Stored items:
## config.mk

```make
export PLATFORM = sky130hd
export DESIGN_NAME = serial_subtractor
export DESIGN_NICKNAME = d
export VERILOG_FILES = /design/src/rtl/serial_sub_pkg.sv /design/src/rtl/half_subtractor.sv /design/src/rtl/serial_subtractor.sv
export SDC_FILE = /design/constraint.sdc
export NUM_CORES = 1
export LEC_CHECK = 0
export ABC_CLOCK_PERIOD_IN_PS = 1700
export CORE_UTILIZATION = 35
export CTS_CLUSTER_DIAMETER = 100
export DETAILED_ROUTE_END_ITERATION = 8
export PLACE_DENSITY = 0.6
export SYNTH_ARGS = -nofsm -noshare
export SYNTH_HDL_FRONTEND = slang
export SYNTH_SLANG_ARGS = --single-unit
```

## constraint.sdc

```tcl
create_clock -name clk -period 1.7 [get_ports clk]
set_input_delay 0.17 -clock clk [delete_from_list [all_inputs] [get_ports clk]]
set_output_delay 0.17 -clock clk [all_outputs]
set_load 0.1 [all_outputs]
```

## src/rtl/serial_sub_pkg.sv

```systemverilog
// Shared types and constants for the bit-serial subtractor.
package serial_sub_pkg;

    typedef enum logic [1:0] {
        IDLE,
        RUN,
        DONE
    } state_t;

    localparam int unsigned DEFAULT_WIDTH = 8;

    function automatic int unsigned cnt_width(input int unsigned width);
        return $clog2(width);
    endfunction

endpackage

```

## src/rtl/half_subtractor.sv

```systemverilog
// Combinational half-subtractor: difference and borrow of x - y.
module half_subtractor (
    input  logic x,
    input  logic y,
    output logic d,
    output logic bo
);

    assign d  = x ^ y;
    assign bo = ~x & y;

endmodule

```

## src/rtl/serial_subtractor.sv

```systemverilog
// Bit-serial unsigned subtractor (a - b), LSB first, with start/done handshake.
// Optional signed-overflow flag port `ovf` enabled by defining SERIAL_SUB_OVF_EN.
module serial_subtractor
    import serial_sub_pkg::*;
#(
    parameter int unsigned WIDTH = DEFAULT_WIDTH
) (
    input  logic             clk,
    input  logic             rst,
    input  logic             start,
    input  logic [WIDTH-1:0] a,
    input  logic [WIDTH-1:0] b,
    output logic             busy,
    output logic             done,
    output logic [WIDTH-1:0] diff,
    output logic             borrow
`ifdef SERIAL_SUB_OVF_EN
    ,
    output logic             ovf
`endif
);

    localparam int unsigned CW = cnt_width(WIDTH);

    state_t           state, state_n;
    logic [WIDTH-1:0] sa, sb;
    logic [WIDTH-2:0] res;
    logic [WIDTH-1:0] res_next;
    logic [CW-1:0]    cnt;
    logic             br;
    logic             last;
    logic             d1, bo1, d, bo2, bo;

`ifdef SERIAL_SUB_OVF_EN
    logic a_msb, b_msb;
`endif

    // Full-subtractor cell: two half-subtractors plus an OR of their borrows.
    half_subtractor u_hs0 (
        .x  (sa[0]),
        .y  (sb[0]),
        .d  (d1),
        .bo (bo1)
    );

    half_subtractor u_hs1 (
        .x  (d1),
        .y  (br),
        .d  (d),
        .bo (bo2)
    );

    assign bo       = bo1 | bo2;
    assign last     = (cnt == CW'(WIDTH - 1));
    assign res_next = {d, res};

    always_ff @(posedge clk or posedge rst) begin
        if (rst) begin
            state <= IDLE;
        end else begin
            state <= state_n;
        end
    end

    always_comb begin
        state_n = state;
        case (state)
            IDLE:    if (start) state_n = RUN;
            RUN:     if (last)  state_n = DONE;
            DONE:    state_n = IDLE;
            default: state_n = IDLE;
        endcase
    end

    // busy/done are registered from the next state so they align with the FSM.
    always_ff @(posedge clk or posedge rst) begin
        if (rst) begin
            sa     <= '0;
            sb     <= '0;
            res    <= '0;
            cnt    <= '0;
            br     <= 1'b0;
            diff   <= '0;
            borrow <= 1'b0;
            busy   <= 1'b0;
            done   <= 1'b0;
`ifdef SERIAL_SUB_OVF_EN
            a_msb  <= 1'b0;
            b_msb  <= 1'b0;
            ovf    <= 1'b0;
`endif
        end else begin
            busy <= (state_n == RUN);
            done <= (state_n == DONE);
            case (state)
                IDLE: begin
                    if (start) begin
                        sa  <= a;
                        sb  <= b;
                        br  <= 1'b0;
                        cnt <= '0;
`ifdef SERIAL_SUB_OVF_EN
                        a_msb <= a[WIDTH-1];
                        b_msb <= b[WIDTH-1];
`endif
                    end
                end
                RUN: begin
                    sa  <= sa >> 1;
                    sb  <= sb >> 1;
                    res <= res_next[WIDTH-1:1];
                    br  <= bo;
                    cnt <= cnt + 1'b1;
                    if (last) begin
                        diff   <= res_next;
                        borrow <= bo;
`ifdef SERIAL_SUB_OVF_EN
                        ovf    <= (a_msb != b_msb) && (d != a_msb);
`endif
                    end
                end
                default: ;
            endcase
        end
    end

endmodule

```

==> impl_results.md, run 1 <==
* Outcome: complete, no violations
* Netlist cell types at 21
* Largest net degree at the start of global routing at 41
* Mapped Cells at 142
* Yosys warnings at 0
* IO buf count at 29
* Rows at 25
* Final worst-path cycle share at 91.3%
* Relative slew slack at 65.9%
* Setup Fix Bufs, Post-CTS at 0
* Chip Height at 74.0 microns
* Worst slack, placed at 0.155 ns
* Worst setup margin at 0.148 ns
* Layout cells sized above 1 at 25.3%
* FF+latch area at 1000 sq um
* First-pass GRT wire length at 5.62 mm
* Commonest non-fill, non-tap cells in the layout: dfrtp_1 (40), inv_1 (19), buf_4 (19)
* Least-Margin Pin Slew at 0.511 ns
* Die X at 74.0 microns
* Number of max-cap violations at 0
* DRC at 0
* Initial antenna violation count at 0
* Pwr/cell area at 2070 nW/um^2
* Area Growth Syn to Fin at 26.2%
* Setup-failing EPs final at 0
* Clock Sinks at 40
* Latest clock arrival within the worst-skew pair at 0.29 ns
* Fin. max-slew vios at 0
* Hold_buf cts at 0
* Critical Path RT at 1.88 ns
* Area of the multi-input gates at 677 sq um
* Initial DRC count at 33
* Die area at 5480 sq um
* Element type at the critical path start: flop
* CTS buffer count at 5
* Max clock buf depth at 2
* Crit path DAT at 1.73 ns
* Final wirelength at 3.16 mm
* Number of antenna-violating nets in the routed design at 0
* Nets@finish at 199
* HPWL Detailed at 2.18 mm
* Routed length per placed instance at 12.9 microns
* Endpoints failing hold at 0
* Net Count, Synth at 164
* Hold Path Class: input pin to asynchronous set/reset pin
* First-pass DRT Iterations at 4
* Fin crit period at 1.55 ns
* Post-synthesis sequential area ratio at 55.2%
* GPL Wtd Cong at 0.685
* Max IR drop VDD at 0.00102 V
* Core area at 4850 sq um
* Clock Skew at 0.00880 ns
* Initial core utilization at 37.4%
* Setup TNS at 0 ns
* Vias per cell at 4.87
* Antenna Cells at 0
* Commonest non-fill, non-tap cell in the layout: dfrtp_1
* Highest Clock Rate at 644 MHz
* Largest fanout on the critical path at 11
* Leakage power at 1.04 nW
* Mapped Avg Cell Area at 12.8 sq um
* # fillers at 432
* Grt ovf at 0
* Yosys reg bits at 40
* Clk pin slew, worst setup/hold paths at 0.08 ns
* Clock tree root driver cell: clkbuf_8
* Mapped Area at 1810 sq um
* Crit path kind: flop to flop
* Via Count at 1193
* Unrepaired setup endpoints after global routing: false
* # IOs at 30
* Via count of the first global-routing pass at 1210
* H-tree depth at 2
* Crit end category: flop
* Post-cts resize count at 0
* CTS tree: done
* Total global-route track usage at 13.8%
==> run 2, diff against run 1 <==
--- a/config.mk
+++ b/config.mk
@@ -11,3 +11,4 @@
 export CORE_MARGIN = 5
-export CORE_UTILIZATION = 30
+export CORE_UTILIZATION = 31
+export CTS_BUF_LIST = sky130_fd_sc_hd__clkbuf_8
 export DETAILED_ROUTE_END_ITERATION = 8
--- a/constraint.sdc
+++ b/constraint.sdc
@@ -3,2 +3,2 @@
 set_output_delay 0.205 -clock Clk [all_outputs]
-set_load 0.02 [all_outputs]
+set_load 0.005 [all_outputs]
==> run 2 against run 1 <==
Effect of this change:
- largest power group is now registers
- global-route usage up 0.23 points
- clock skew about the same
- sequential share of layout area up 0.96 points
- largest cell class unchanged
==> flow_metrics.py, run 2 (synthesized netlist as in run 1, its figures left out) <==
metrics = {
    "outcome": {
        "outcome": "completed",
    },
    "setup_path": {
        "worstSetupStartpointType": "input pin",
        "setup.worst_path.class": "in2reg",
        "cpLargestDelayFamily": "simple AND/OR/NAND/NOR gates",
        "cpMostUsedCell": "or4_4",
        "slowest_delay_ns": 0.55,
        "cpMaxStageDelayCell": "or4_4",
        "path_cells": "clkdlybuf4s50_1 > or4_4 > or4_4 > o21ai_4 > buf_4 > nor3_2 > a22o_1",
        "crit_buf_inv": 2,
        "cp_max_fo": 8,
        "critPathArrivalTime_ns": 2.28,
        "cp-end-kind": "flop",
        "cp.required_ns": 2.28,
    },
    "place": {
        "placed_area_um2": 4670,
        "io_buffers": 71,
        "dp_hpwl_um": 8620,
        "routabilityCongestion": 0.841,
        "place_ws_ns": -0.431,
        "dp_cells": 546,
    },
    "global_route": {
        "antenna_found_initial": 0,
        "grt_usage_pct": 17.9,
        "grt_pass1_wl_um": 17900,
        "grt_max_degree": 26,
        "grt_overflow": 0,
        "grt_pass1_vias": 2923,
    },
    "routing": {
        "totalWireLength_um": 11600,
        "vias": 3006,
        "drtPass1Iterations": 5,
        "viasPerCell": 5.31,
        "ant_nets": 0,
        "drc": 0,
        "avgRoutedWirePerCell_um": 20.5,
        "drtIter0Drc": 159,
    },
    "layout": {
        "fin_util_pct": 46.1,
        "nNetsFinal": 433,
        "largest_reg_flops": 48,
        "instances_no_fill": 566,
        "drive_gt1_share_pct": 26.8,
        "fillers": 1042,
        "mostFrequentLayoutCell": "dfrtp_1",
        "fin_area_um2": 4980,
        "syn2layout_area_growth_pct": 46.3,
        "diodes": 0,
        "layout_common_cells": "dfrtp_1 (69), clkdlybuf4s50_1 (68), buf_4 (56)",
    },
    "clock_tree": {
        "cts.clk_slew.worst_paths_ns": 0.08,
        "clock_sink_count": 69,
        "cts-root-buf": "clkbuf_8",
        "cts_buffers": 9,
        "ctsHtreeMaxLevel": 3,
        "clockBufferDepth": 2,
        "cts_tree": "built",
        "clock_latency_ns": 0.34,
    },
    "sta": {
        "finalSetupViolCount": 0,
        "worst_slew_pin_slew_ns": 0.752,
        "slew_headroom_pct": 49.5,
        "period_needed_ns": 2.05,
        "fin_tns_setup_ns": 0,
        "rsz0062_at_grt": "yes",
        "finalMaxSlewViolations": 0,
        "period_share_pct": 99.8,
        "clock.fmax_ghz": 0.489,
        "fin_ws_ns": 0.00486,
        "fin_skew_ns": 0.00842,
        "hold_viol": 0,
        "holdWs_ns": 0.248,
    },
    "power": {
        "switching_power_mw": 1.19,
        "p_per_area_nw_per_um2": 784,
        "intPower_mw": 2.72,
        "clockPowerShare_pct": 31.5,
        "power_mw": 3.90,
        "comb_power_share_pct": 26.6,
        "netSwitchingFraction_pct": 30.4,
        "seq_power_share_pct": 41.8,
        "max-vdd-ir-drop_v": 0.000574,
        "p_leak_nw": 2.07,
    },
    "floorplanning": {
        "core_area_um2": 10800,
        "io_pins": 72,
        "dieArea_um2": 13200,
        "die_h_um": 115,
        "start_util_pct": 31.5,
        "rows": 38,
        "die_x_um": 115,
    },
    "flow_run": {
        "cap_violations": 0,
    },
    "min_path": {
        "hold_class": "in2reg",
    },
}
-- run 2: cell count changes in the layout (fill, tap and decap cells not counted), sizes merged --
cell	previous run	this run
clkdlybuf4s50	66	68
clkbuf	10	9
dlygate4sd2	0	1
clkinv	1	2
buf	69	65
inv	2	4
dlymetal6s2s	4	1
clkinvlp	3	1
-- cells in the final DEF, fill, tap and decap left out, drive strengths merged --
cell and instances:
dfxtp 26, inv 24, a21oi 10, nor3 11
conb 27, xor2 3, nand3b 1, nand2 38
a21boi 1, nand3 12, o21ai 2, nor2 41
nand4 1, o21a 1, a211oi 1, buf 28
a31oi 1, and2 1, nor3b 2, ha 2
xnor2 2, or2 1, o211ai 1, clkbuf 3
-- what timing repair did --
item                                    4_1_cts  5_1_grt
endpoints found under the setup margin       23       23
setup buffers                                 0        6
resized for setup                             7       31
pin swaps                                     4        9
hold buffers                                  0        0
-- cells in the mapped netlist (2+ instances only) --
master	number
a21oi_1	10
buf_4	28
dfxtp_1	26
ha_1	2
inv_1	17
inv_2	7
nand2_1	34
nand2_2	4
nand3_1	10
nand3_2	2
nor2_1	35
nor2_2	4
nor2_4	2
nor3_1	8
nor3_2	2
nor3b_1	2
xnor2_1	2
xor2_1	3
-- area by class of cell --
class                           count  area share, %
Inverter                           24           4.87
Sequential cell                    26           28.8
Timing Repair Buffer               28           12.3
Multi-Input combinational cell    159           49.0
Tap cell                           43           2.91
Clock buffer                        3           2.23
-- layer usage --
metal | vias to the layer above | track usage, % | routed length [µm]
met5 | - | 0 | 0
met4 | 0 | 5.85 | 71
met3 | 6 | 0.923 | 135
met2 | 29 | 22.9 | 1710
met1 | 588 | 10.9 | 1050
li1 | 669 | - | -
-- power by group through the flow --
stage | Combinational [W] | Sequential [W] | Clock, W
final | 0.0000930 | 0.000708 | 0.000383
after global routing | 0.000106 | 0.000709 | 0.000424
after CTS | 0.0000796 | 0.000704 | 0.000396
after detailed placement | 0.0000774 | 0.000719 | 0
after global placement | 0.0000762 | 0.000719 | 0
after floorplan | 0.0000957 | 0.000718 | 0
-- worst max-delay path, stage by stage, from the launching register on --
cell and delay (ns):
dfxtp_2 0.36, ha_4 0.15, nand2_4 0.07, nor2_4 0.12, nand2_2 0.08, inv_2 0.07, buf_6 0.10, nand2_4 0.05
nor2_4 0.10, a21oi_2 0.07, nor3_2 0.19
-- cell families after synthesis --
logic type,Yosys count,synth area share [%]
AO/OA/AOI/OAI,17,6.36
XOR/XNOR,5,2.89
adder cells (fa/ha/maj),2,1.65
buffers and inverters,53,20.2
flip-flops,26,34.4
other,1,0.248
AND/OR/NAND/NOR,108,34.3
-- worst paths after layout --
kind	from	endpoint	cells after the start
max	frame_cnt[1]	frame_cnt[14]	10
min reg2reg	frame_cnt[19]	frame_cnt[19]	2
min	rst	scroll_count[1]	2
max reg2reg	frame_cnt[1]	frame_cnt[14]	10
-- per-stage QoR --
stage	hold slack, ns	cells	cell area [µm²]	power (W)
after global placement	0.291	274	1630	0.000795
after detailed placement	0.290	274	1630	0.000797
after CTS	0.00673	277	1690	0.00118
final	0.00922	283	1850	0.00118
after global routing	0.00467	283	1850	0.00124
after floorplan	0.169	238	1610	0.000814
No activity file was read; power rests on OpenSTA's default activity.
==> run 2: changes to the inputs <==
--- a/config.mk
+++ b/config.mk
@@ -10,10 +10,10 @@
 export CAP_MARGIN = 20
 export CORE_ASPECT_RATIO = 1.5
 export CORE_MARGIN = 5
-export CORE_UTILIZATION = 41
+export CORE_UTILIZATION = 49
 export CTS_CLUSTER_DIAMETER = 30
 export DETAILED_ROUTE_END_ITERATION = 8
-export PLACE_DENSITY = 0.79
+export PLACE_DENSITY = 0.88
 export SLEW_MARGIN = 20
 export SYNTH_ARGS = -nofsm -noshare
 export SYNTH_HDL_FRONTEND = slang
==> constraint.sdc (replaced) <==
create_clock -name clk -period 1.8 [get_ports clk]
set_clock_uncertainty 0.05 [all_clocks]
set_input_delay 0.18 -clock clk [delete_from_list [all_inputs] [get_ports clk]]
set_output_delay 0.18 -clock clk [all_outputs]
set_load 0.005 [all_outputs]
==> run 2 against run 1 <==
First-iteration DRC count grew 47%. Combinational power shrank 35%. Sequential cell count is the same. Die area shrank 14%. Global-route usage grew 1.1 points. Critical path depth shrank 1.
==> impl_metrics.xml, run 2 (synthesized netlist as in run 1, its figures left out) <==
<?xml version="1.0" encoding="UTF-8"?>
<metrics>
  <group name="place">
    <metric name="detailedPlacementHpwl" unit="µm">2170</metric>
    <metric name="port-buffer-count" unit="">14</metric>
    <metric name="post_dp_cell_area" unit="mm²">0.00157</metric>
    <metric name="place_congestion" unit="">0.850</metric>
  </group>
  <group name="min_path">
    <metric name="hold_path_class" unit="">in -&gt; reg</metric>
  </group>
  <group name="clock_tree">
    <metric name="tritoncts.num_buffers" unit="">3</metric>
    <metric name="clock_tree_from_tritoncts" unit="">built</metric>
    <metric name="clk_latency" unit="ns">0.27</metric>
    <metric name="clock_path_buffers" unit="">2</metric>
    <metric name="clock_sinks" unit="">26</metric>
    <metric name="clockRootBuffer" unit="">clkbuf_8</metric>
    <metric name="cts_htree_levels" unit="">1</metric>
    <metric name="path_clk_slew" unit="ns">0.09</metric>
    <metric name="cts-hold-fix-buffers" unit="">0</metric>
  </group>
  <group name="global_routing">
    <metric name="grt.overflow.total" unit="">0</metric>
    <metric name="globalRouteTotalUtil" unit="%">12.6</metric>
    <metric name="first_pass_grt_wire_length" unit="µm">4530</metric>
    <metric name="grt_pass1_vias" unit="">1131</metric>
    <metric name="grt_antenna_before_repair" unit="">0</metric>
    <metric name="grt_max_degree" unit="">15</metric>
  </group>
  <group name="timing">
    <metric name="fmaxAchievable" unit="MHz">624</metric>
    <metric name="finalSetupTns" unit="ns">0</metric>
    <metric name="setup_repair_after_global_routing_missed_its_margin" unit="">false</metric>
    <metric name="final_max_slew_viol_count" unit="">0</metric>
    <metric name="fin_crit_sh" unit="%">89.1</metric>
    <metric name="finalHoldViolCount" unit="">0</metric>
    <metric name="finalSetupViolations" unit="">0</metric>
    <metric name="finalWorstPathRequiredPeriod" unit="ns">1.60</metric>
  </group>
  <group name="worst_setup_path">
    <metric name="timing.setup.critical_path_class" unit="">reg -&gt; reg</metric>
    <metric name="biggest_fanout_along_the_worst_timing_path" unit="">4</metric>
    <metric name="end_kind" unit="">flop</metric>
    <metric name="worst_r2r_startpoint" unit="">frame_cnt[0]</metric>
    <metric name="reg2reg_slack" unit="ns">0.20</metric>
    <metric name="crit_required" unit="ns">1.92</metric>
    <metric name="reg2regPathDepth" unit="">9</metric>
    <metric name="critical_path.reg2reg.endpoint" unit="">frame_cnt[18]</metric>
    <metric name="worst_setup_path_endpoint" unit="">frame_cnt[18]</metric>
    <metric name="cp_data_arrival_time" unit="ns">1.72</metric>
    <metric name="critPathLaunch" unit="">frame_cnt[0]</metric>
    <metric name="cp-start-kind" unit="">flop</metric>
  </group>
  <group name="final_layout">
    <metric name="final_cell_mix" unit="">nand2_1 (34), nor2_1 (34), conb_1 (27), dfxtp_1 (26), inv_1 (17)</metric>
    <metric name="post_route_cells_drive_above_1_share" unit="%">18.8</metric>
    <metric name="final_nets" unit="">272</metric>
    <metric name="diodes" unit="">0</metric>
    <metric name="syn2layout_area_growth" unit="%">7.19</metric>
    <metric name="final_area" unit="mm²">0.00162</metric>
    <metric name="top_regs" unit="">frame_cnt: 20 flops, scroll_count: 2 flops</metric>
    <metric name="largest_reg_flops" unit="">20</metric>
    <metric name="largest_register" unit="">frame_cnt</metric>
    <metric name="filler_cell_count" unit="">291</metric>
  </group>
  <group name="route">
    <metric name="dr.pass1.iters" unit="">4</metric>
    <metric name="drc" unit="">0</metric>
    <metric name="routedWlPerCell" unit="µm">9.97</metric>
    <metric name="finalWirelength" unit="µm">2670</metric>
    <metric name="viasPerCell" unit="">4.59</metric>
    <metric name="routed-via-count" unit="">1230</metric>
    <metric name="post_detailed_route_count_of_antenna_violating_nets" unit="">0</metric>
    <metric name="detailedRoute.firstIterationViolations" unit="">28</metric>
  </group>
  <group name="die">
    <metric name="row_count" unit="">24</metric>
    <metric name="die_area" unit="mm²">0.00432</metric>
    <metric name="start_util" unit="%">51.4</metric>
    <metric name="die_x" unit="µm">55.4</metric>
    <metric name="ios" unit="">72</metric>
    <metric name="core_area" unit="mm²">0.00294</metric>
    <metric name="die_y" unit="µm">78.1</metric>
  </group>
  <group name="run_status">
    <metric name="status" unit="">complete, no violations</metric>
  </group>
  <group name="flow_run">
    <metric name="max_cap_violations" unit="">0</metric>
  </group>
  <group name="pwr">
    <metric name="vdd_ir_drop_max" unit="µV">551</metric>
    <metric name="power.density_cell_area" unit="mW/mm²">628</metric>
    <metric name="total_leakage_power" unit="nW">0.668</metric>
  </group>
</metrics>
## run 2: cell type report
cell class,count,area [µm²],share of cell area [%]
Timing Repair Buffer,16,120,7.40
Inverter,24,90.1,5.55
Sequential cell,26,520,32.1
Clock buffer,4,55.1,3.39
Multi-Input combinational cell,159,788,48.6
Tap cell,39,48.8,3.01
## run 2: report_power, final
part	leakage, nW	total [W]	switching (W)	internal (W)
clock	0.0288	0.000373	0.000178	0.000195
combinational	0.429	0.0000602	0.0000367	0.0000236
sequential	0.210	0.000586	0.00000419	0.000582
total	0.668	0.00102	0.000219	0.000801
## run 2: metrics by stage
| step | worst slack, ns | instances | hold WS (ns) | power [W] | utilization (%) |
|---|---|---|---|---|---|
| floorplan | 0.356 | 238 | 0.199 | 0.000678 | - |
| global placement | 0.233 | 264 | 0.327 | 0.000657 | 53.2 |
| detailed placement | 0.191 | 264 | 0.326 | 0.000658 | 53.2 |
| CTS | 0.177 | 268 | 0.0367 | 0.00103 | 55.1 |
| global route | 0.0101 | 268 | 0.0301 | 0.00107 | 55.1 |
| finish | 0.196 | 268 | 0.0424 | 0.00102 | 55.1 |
===== src/rtl/k502_linebuf_sched.sv =====
// Double-banked sprite line buffer sequencer: the display bank is read and cleared
// behind the beam while the render bank takes read-modify-write sprite pixels.
module k502_linebuf_sched #(
    parameter int XW = 8,
    parameter int CW = 4
) (
    input  logic          clk,
    input  logic          reset_n,
    input  logic          line_start,
    input  logic          pix_ce,
    input  logic [XW-1:0] disp_x,
    input  logic          clear_en,
    input  logic          prio_mode,
    input  logic          wr_req,
    input  logic [XW-1:0] wr_x,
    input  logic [CW-1:0] wr_col,
    output logic          wr_ack,
    output logic [CW-1:0] pix_out,
    output logic          pix_vld,
    output logic          bank,
    output logic          ovr,
    input  logic          ovr_clr,
    output logic [XW-1:0] ram0_addr,
    output logic          ram0_we,
    output logic [CW-1:0] ram0_d,
    input  logic [CW-1:0] ram0_q,
    output logic [XW-1:0] ram1_addr,
    output logic          ram1_we,
    output logic [CW-1:0] ram1_d,
    input  logic [CW-1:0] ram1_q
);

    typedef enum logic [1:0] {D_IDLE, D_RD, D_CLR} d_state_t;
    typedef enum logic [1:0] {R_IDLE, R_RD, R_WR} r_state_t;

    d_state_t d_st;
    r_state_t r_st;
    logic     pending;
    logic [CW-1:0] r_col;

    // Per-port address/data registers: an idle port keeps its last address
    // even across a bank swap, since ownership changes but the register does not.
    logic [1:0][XW-1:0] addr_r;
    logic [1:0][CW-1:0] data_r;
    logic [1:0]         we;

    logic          blocked, d_acc, r_acc, swap;
    logic          d_we, r_we;
    logic [CW-1:0] d_q, r_q;

    assign d_q = bank ? ram1_q : ram0_q;
    assign r_q = bank ? ram0_q : ram1_q;

    // A LINE_START in the current cycle already blocks new work so that an
    // accept can never coincide with the swap edge.
    assign blocked = pending | line_start;
    assign d_acc   = pix_ce && (d_st == D_IDLE) && !blocked;
    assign r_acc   = wr_req && (r_st == R_IDLE) && !blocked;
    assign swap    = (pending | line_start) && (d_st == D_IDLE) && (r_st == R_IDLE);

    // Render write decision depends on the RAM read data of this cycle.
    assign r_we = (r_st == R_WR) && (r_col != '0) && !(prio_mode && (r_q != '0));
    assign d_we = (d_st == D_CLR) && clear_en;

    assign wr_ack = (r_st == R_WR);

    for (genvar n = 0; n < 2; n++) begin : g_port
        assign we[n] = (bank == 1'(n)) ? d_we : r_we;
    end

    assign ram0_addr = addr_r[0];
    assign ram0_d    = data_r[0];
    assign ram0_we   = we[0];
    assign ram1_addr = addr_r[1];
    assign ram1_d    = data_r[1];
    assign ram1_we   = we[1];

    always_ff @(posedge clk or negedge reset_n) begin
        if (!reset_n) begin
            d_st    <= D_IDLE;
            r_st    <= R_IDLE;
            bank    <= 1'b0;
            pending <= 1'b0;
            ovr     <= 1'b0;
            pix_out <= '0;
            pix_vld <= 1'b0;
            r_col   <= '0;
            addr_r  <= '0;
            data_r  <= '0;
        end else begin
            pix_vld <= 1'b0;

            case (d_st)
                D_IDLE:  if (d_acc) d_st <= D_RD;
                D_RD:    d_st <= D_CLR;
                D_CLR: begin
                    d_st    <= D_IDLE;
                    pix_out <= d_q;
                    pix_vld <= 1'b1;
                end
                default: d_st <= D_IDLE;
            endcase

            case (r_st)
                R_IDLE:  if (r_acc) r_st <= R_RD;
                R_RD:    r_st <= R_WR;
                R_WR:    r_st <= R_IDLE;
                default: r_st <= R_IDLE;
            endcase

            if (d_acc) begin
                addr_r[bank] <= disp_x;
                data_r[bank] <= '0;
            end
            if (r_acc) begin
                addr_r[~bank] <= wr_x;
                data_r[~bank] <= wr_col;
                r_col         <= wr_col;
            end

            if (pix_ce && !d_acc)
                ovr <= 1'b1;
            else if (ovr_clr)
                ovr <= 1'b0;

            if (swap) begin
                bank    <= ~bank;
                pending <= 1'b0;
            end else if (line_start) begin
                pending <= 1'b1;
            end
        end
    end

endmodule


===== config.mk =====
export PLATFORM = sky130hd
export DESIGN_NAME = k502_linebuf_sched
export DESIGN_NICKNAME = d
export VERILOG_FILES = /design/src/rtl/k502_linebuf_sched.sv
export SDC_FILE = /design/constraint.sdc
export NUM_CORES = 1
export LEC_CHECK = 0
export ABC_CLOCK_PERIOD_IN_PS = 3600
export BUFFER_PORTS_ARGS = -buffer_cell sky130_fd_sc_hd__clkbuf_2
export CAP_MARGIN = 30
export CELL_PAD_IN_SITES_DETAIL_PLACEMENT = 1
export CELL_PAD_IN_SITES_GLOBAL_PLACEMENT = 1
export CORE_UTILIZATION = 39
export DETAILED_ROUTE_END_ITERATION = 7
export GPL_TIMING_DRIVEN = 0
export PLACE_DENSITY_LB_ADDON = 0.1
export SLEW_MARGIN = 20
export SYNTH_ARGS = -nofsm -noshare
export SYNTH_HDL_FRONTEND = slang
export SYNTH_SLANG_ARGS = --single-unit

===== constraint.sdc =====
create_clock -name clk -period 3.6 [get_ports clk]
set_input_delay 0.36 -clock clk [delete_from_list [all_inputs] [get_ports clk]]
set_output_delay 0.36 -clock clk [all_outputs]
set_load 0.02 [all_outputs]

Problem to solve -
Find the line with "met2 | 29 | 22.9 | 1710" in the entries above. Retype it and each line after it, exactly, through the line with "after floorplan | 0.0000957 | 0.000718 | 0", and stop there.

Written solution -
met2 | 29 | 22.9 | 1710
met1 | 588 | 10.9 | 1050
li1 | 669 | - | -
-- power by group through the flow --
stage | Combinational [W] | Sequential [W] | Clock, W
final | 0.0000930 | 0.000708 | 0.000383
after global routing | 0.000106 | 0.000709 | 0.000424
after CTS | 0.0000796 | 0.000704 | 0.000396
after detailed placement | 0.0000774 | 0.000719 | 0
after global placement | 0.0000762 | 0.000719 | 0
after floorplan | 0.0000957 | 0.000718 | 0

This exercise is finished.